Mercer Wealth, which globally has $160 billion in AUM, plans to boost its AUM in the region to $2-$3bn in the next 2-3 years from the present $1bn, said Yasir AbuShaban, a Dubai-based principal with Mercer Wealth.

Within the next two to three years, we are looking at reaching $2 to $3 billion as a conservative estimate and we do see an opportunity to do so,” said Mr AbuShaban.

Mercer does not directly make investments, but allocates clients’ money they have discretion to, to professional asset managers. They also provide advice to clients.

“We have buying power. We can negotiate on their (client’s) behalf with asset managers to provide them lower fees than they otherwise would have to get on their own,” he added.

Mercer Wealth’s clients include sovereign wealth funds, family offices, and insurance companies among others.

From its office in Dubai, Mercer also looks after Africa, India and Turkey, where they also see opportunity for growth.

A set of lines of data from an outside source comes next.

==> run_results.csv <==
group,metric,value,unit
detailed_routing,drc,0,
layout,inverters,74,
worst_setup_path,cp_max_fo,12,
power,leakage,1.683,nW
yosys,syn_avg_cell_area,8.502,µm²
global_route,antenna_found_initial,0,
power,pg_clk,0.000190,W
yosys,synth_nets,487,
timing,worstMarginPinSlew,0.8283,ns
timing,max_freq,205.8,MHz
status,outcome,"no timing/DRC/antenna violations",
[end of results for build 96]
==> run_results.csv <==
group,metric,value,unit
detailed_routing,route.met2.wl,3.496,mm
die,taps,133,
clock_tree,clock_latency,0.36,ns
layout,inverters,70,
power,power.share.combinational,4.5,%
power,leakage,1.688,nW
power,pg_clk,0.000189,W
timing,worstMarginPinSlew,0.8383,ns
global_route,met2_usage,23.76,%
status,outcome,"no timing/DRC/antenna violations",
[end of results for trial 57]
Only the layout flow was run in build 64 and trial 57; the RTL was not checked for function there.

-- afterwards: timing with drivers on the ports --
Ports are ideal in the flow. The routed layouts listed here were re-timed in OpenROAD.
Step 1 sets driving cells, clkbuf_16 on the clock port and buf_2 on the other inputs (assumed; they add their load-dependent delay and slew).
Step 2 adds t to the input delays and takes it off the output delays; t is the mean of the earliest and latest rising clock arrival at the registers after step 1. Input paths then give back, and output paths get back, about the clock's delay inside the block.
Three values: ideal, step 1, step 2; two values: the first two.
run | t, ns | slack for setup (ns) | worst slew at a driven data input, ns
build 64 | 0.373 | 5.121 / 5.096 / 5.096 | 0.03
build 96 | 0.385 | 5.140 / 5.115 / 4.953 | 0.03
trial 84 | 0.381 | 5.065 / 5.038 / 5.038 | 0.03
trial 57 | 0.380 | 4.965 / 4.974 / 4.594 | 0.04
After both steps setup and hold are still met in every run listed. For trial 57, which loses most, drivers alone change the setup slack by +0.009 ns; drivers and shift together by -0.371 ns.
This design comes from an exercise in tuning for small area on the open sky130 flow, not from production work. In this exercise RTL edits were held to simulation tests only and were not proved equivalent to the original. The clock cells of run 6 come from the design's own scripts or RTL, not from TritonCTS. The clock input has no modelled driver; a real chip could not lean on it and would need a root buffer or a full tree. No activity file was given, so power comes from the tool's default toggle rates.

==> flow/design.v <==
module digit_unit (
  input  [3:0] a,
  input  [3:0] b,
  input  [1:0] k,
  input  [1:0] s,
  output reg [3:0] g,
  output neg,
  output dz
);
  function [4:0] rstep;            
    input [3:0] pr; input bitin; input [3:0] d;
    reg [4:0] t; reg [4:0] df;
    begin
      t = {pr, bitin};
      df = t - {1'b0, d};
      rstep = df[4] ? {1'b0, t[3:0]} : {1'b1, df[3:0]};
    end
  endfunction
  assign neg = (k == 2'd1) & (a < b);
  assign dz  = (k == 2'd3) & (b == 4'd0);
  wire [4:0] sum = a + b;
  wire [3:0] dif = neg ? b - a : a - b;
  wire [7:0] prd = a * b;
  wire [4:0] s3 = rstep(4'd0,  a[3], b);
  wire [4:0] s2 = rstep(s3[3:0], a[2], b);
  wire [4:0] s1 = rstep(s2[3:0], a[1], b);
  wire [4:0] s0 = rstep(s1[3:0], a[0], b);
  wire [3:0] qi = {s3[4], s2[4], s1[4], s0[4]};
  wire [3:0] r  = s0[3:0];
  wire [8:0] y  = r * 5'd25;                  
  wire [4:0] z6 = rstep(y[8:5], y[4], b);
  wire [4:0] z5 = rstep(z6[3:0], y[3], b);
  wire [4:0] z4 = rstep(z5[3:0], y[2], b);
  wire [4:0] z3 = rstep(z4[3:0], y[1], b);
  wire [4:0] z2 = rstep(z3[3:0], y[0], b);
  wire [4:0] z1 = rstep(z2[3:0], 1'b0, b);
  wire [4:0] z0 = rstep(z1[3:0], 1'b0, b);
  wire [6:0] z  = {z6[4], z5[4], z4[4], z3[4], z2[4], z1[4], z0[4]};
  wire [7:0] v = (k == 2'd0) ? {3'd0, sum} : (k == 2'd1) ? {4'd0, dif} :
                 (k == 2'd2) ? prd : {1'b0, z};
  wire [4:0] c4 = rstep({1'b0, v[7:5]}, v[4], 4'd10);
  wire [4:0] c3 = rstep(c4[3:0], v[3], 4'd10);
  wire [4:0] c2 = rstep(c3[3:0], v[2], 4'd10);
  wire [4:0] c1 = rstep(c2[3:0], v[1], 4'd10);
  wire [4:0] c0 = rstep(c1[3:0], v[0], 4'd10);
  wire [4:0] q10 = {c4[4], c3[4], c2[4], c1[4], c0[4]};    
  wire [3:0] u   = c0[3:0];
  wire       h2  = (q10 >= 5'd20);
  wire       h1  = (q10 >= 5'd10) & ~h2;
  wire [3:0] t   = q10[3:0] - (h2 ? 4'd4 : h1 ? 4'd10 : 4'd0);    
  always @* begin
    if (dz) g = (s == 2'd0) ? 4'd11 : 4'd0;
    else case (s)
      2'd0: g = u;
      2'd1: g = t;
      2'd2: g = (k == 2'd3) ? ((qi >= 4'd10) ? qi - 4'd10 : qi) : {2'b00, h2, h1};
      default: g = (k == 2'd3) ? {3'd0, qi >= 4'd10} : (neg ? 4'd10 : 4'd0);
    endcase
  end
endmodule
module calculator (
  input        clk,
  input        rst,
  input  [3:0] in_number,
  input  [3:0] arif,
  input  [1:0] key,
  output [3:0] anodes,
  output [7:0] segments,
  output [2:0] led
);
  wire [3:0] nin = rst ? 4'd0 : ~in_number;
  wire ld1 = (key == 2'b10);
  wire ld2 = (key == 2'b01);
  reg [3:0] r1, r2, ind;
  reg [1:0] lq;                       
  always @(posedge clk) begin
    ind <= nin;
    if (ld1 | rst) r1 <= nin;
    if (ld2 | rst) r2 <= nin;
    if (rst) lq <= 2'b10;
    else if (ld1) lq <= 2'b01;
    else if (ld2) lq <= 2'b11;
    else if (arif != 4'b1111) lq <= 2'b10;
  end
  assign led = {~(lq[1] & lq[0]), lq};
  reg [3:0] aA, aB;
  reg [1:0] ak;
  wire valid = (arif == 4'b1110) | (arif == 4'b1101) | (arif == 4'b1011) | (arif == 4'b0111);
  always @(posedge clk) begin
    if (valid | rst) begin
      aA <= r1;
      aB <= rst ? 4'd0 : r2;
      ak <= rst ? 2'd2 : {~arif[2] | ~arif[3], ~arif[1] | ~arif[3]};
    end
  end
  wire       sw = (arif == 4'b1111);
  wire [3:0] xA = sw ? ind : aA;
  wire [3:0] xB = sw ? 4'd0 : aB;
  wire [1:0] xk = sw ? 2'd0 : ak;
  reg  [11:0] sr;
  reg  [1:0]  shift;
  wire        z11   = (sr[10:0] == 11'd0);
  wire        pulse = z11 & ~sr[11];
  wire        fb    = sr[11] ^ sr[0] ^ sr[1] ^ sr[7] ^ z11;
  wire [1:0]  shift_n = shift + {1'b0, pulse};
  always @(posedge clk) begin
    sr    <= rst ? 12'hd41 : {sr[10:0], fb};
    shift <= rst ? 2'd0 : shift_n;
  end
  assign anodes = ~(4'b0001 << shift);
  wire [3:0] g;
  wire neg, dz;
  digit_unit du (.a(xA), .b(xB), .k(xk), .s(shift_n), .g(g), .neg(neg), .dz(dz));
  wire [1:0] cc = dz ? 2'd2 : (xk == 2'd3) ? 2'd3 : neg ? 2'd1 : 2'd0;
  reg [3:0] p;           
  reg [4:0] s1;          
  reg [4:0] code;        
  wire le9 = (p <= 4'd9);
  reg [4:0] f;
  always @* begin
    case (cc)
      2'd0: f = {1'b0, le9 ? p : 4'd0};
      2'd1: f = {1'b0, (p <= 4'd10) ? p : 4'd0};
      2'd2: f = {1'b0, (p == 4'd11) ? 4'd11 : 4'd0};
      default: f = {le9 & (shift_n == 2'd2), le9 ? p : 4'd0};
    endcase
  end
  always @(posedge clk) begin
    p    <= rst ? 4'd0 : g;
    s1   <= rst ? 5'd0 : f;
    code <= rst ? 5'd0 : s1;
  end
  wire [3:0] c = code[3:0];
  wire [15:0] hot = 16'd1 << c;
  wire seg_a = hot[1] | hot[4] | hot[10];
  wire seg_b = hot[5] | hot[6] | hot[11] | hot[10];
  wire seg_c = hot[2] | hot[10] | hot[11];
  wire seg_d = hot[1] | hot[4] | hot[7] | hot[10];
  wire seg_e = hot[1] | hot[3] | hot[4] | hot[5] | hot[7] | hot[9] | hot[10];
  wire seg_f = hot[1] | hot[2] | hot[3] | hot[7] | hot[10];
  wire seg_g = hot[0] | hot[1] | hot[7];
  assign segments = {~code[4], seg_g, seg_f, seg_e, seg_d, seg_c, seg_b, seg_a};
endmodule
==> flow/flow/run.sh <==
#!/bin/bash
# Own layout flow: the standard ORFS flow, with
#  - an area-only ABC script and no hard adder cells in synthesis (registers are untouched),
#  - minimum-size port buffers and a small clock tree.
set -euo pipefail
W=$(pwd)
rm -rf "$W/own_scripts"
cp -r "$FLOW_HOME/scripts" "$W/own_scripts"
cp "$W/flow/abc_area.script" "$W/own_scripts/abc_area.script"
ARGS=(
  "SCRIPTS_DIR=$W/own_scripts"
  "ADDER_MAP_FILE="
  "ABC_AREA=1"
  "SYNTH_INSBUF=0"
  "BUFFER_PORTS_ARGS=-buffer_cell sky130_fd_sc_hd__buf_1"
  "CTS_ARGS=-repair_clock_nets -dont_use_dummy_load -buf_list sky130_fd_sc_hd__clkbuf_8 -root_buf sky130_fd_sc_hd__clkbuf_8 -sink_clustering_size 30 -sink_clustering_max_diameter 400 -sink_clustering_enable"
)
bash standard.sh "${ARGS[@]}" synth > "$W/own_synth.log" 2>&1
bash standard.sh "${ARGS[@]}" finish > "$W/own_layout.log" 2>&1
==> flow/flow/abc_area.script <==
strash
&get -n
&deepsyn -T 120
&put
dch -f
amap
topo
==> flow/standard.sh <==
#!/bin/bash
# synth_recipe.tcl (not shown) runs the flow's synth.tcl, then flattens the netlist and writes it again
# the make line also repeats each setting of config.mk as NAME=value (left out here)
make -C /OpenROAD-flow-scripts/flow DESIGN_CONFIG=/design/flow/config.mk WORK_HOME=/design/flow/orfs CLKGATE_MAP_FILE= SYNTH_SCRIPT=/design/flow/synth_recipe.tcl "${@:-finish}"
==> flow/config.mk <==
export PLATFORM = sky130hd
export DESIGN_NAME = calculator
export DESIGN_NICKNAME = calculator
export VERILOG_FILES = /design/flow/design.v
export SDC_FILE = /design/flow/constraint.sdc
export NUM_CORES = 8
export LEC_CHECK = 0
export CAP_MARGIN = 20
export CORE_MARGIN = 2
export CORE_UTILIZATION = 40
export SLEW_MARGIN = 20
==> flow/constraint.sdc <==
create_clock -name core_clock -period 70.0 [get_ports {clk}]
set_input_delay 14.0000 -clock core_clock [delete_from_list [all_inputs] [get_ports {clk}]]
set_output_delay 14.0000 -clock core_clock [all_outputs]
set_load 0.01 [all_outputs]
Background: an optimization exercise with open tools, aiming at small area. Do not read the settings as production practice.
Function was checked by simulation only, so behaviour that the tests miss may differ from the original.
No driver is modelled on the clock port, so clocking that relies on it looks cheaper here than on a real chip.
No activity file was given, so power comes from the tool's default toggle rates.

// top
module top(
    input  logic        clk,
    input  logic        SW,          
    input  logic [63:0] pattern,     
    output logic        _48b         
);
For scale: about 390 cells after synthesis, roughly 170 flip-flops, about 67 I/O pins, roughly 4900 um^2 of cells after synthesis.
clock: 10.0 ns
lec_check: 0
cap_margin: 20
core_margin: 2
core_utilization: 40
slew_margin: 20
standard.sh (not shown) runs the stock make flow with config.mk's settings and CLKGATE_MAP_FILE= SYNTH_SCRIPT=/design/flow/synth_recipe.tcl, a recipe that flattens the netlist after the stock synthesis.
==> flow/flow/run.sh <==
#!/bin/bash
# Standard layout, with the port buffers made of the smallest buffer cell,
# a clock tree of small buffers without dummy loads, and the clock buffers
# that drive slow edges upsized after clock tree synthesis.
set -euo pipefail
here=$(pwd)
export BUFFER_PORTS_ARGS="-buffer_cell sky130_fd_sc_hd__buf_1"
export CTS_ARGS="-sink_clustering_enable -repair_clock_nets -dont_use_dummy_load -buf_list sky130_fd_sc_hd__clkbuf_4"
export POST_CTS_TCL="$here/flow/post_cts.tcl"
bash standard.sh > standard.log 2>&1
==> flow/flow/post_cts.tcl <==
# After clock tree synthesis: trade the ample setup slack for smaller cells,
# then upsize the clock buffers whose flip-flop loads would see a slow edge.
estimate_parasitics -placement
repair_design -buffer_gain 4.0
repair_timing -recover_power 100 -setup_margin 1.0
set upsized 0
foreach inst [get_cells clkbuf*] {
  if { [get_property $inst ref_name] != "sky130_fd_sc_hd__clkbuf_4" } { continue }
  set net [get_nets -of_objects [get_pins [get_full_name $inst]/X]]
  set worst 0
  foreach p [get_pins -of_objects $net -filter "direction == input"] {
    foreach prop {slew_max_rise slew_max_fall} {
      set s [get_property $p $prop]
      if { $s > $worst } { set worst $s }
    }
  }
  if { $worst > 0.122 } {
    puts "post_cts: upsizing [get_full_name $inst] (worst load slew $worst ns)"
    replace_cell $inst sky130_fd_sc_hd__clkbuf_8
    incr upsized
  }
}
detailed_placement
check_placement -verbose
estimate_parasitics -placement
The starting point did not get past 4_1_cts on EST-0104.
Next try:
==> flow/flow/run.sh (replaced) <==
#!/bin/bash
# Standard synthesis, then the standard layout with: port buffers made of the
# smallest buffer cell, no very large buffers for repairs, a clock tree of
# small buffers without dummy loads, and, after clock tree synthesis, spare
# setup slack traded for smaller cells and the clock buffers that drive slow
# edges upsized (flow/post_cts.tcl).
set -euo pipefail
here=$(pwd)
bash standard.sh synth > synth.log 2>&1
export DONT_USE_CELLS="sky130_fd_sc_hd__buf_8 sky130_fd_sc_hd__buf_12 sky130_fd_sc_hd__buf_16 sky130_fd_sc_hd__bufinv_8 sky130_fd_sc_hd__bufinv_16"
export BUFFER_PORTS_ARGS="-buffer_cell sky130_fd_sc_hd__buf_1"
export CTS_ARGS="-sink_clustering_enable -repair_clock_nets -dont_use_dummy_load -buf_list sky130_fd_sc_hd__clkbuf_4"
export POST_CTS_TCL="$here/flow/post_cts.tcl"
bash standard.sh > standard.log 2>&1
--- a/flow/flow/post_cts.tcl
+++ b/flow/flow/post_cts.tcl
@@ -2,5 +2,4 @@
 # then upsize the clock buffers whose flip-flop loads would see a slow edge.
 estimate_parasitics -placement
-repair_design -buffer_gain 4.0
 repair_timing -recover_power 100 -setup_margin 1.0
 set upsized 0
What happened:
- This time the run produced a clean layout
- synthesized cell count is unchanged
- area after synthesis stays the same
Next try:
==> flow/flow/run.sh (replaced) <==
#!/bin/bash
# Standard layout, with the port buffers made of the smallest buffer cell,
# a clock tree of small buffers without dummy loads, and the clock buffers
# that drive slow edges upsized after clock tree synthesis.
set -euo pipefail
here=$(pwd)
export BUFFER_PORTS_ARGS="-buffer_cell sky130_fd_sc_hd__buf_1"
export CTS_ARGS="-sink_clustering_enable -repair_clock_nets -dont_use_dummy_load -buf_list sky130_fd_sc_hd__clkbuf_4"
export POST_CTS_TCL="$here/flow/post_cts.tcl"
bash standard.sh > standard.log 2>&1
What happened: The changed run produced a clean layout. Wire length is unchanged. Combinational power barely changes. Final area does not change. Utilization does not change. Power is unchanged. Final cell count stays the same. Synthesized area is unchanged.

Wealth creation in Middle East and Africa (MEA) grew 8.5 per cent to $8.1 trillion last year from $7.5tn in 2015, higher than last year’s global average of 6 per cent and the second-highest growth in a region after Asia-Pacific which grew 9.9 per cent, according to consultancy Boston Consulting Group (BCG). In the region, where wealth grew just 1.9 per cent in 2015 compared with 2014, a pickup in oil prices has helped in wealth generation.

BCG is forecasting MEA wealth will rise to $12tn by 2021, growing at an annual average of 8 per cent.

Drivers of wealth generation in the region will be split evenly between new wealth creation and growth of performance of existing assets, according to BCG.

Another general trend in the region is clients’ looking for a comprehensive approach to investing, according to Mr AbuShaban.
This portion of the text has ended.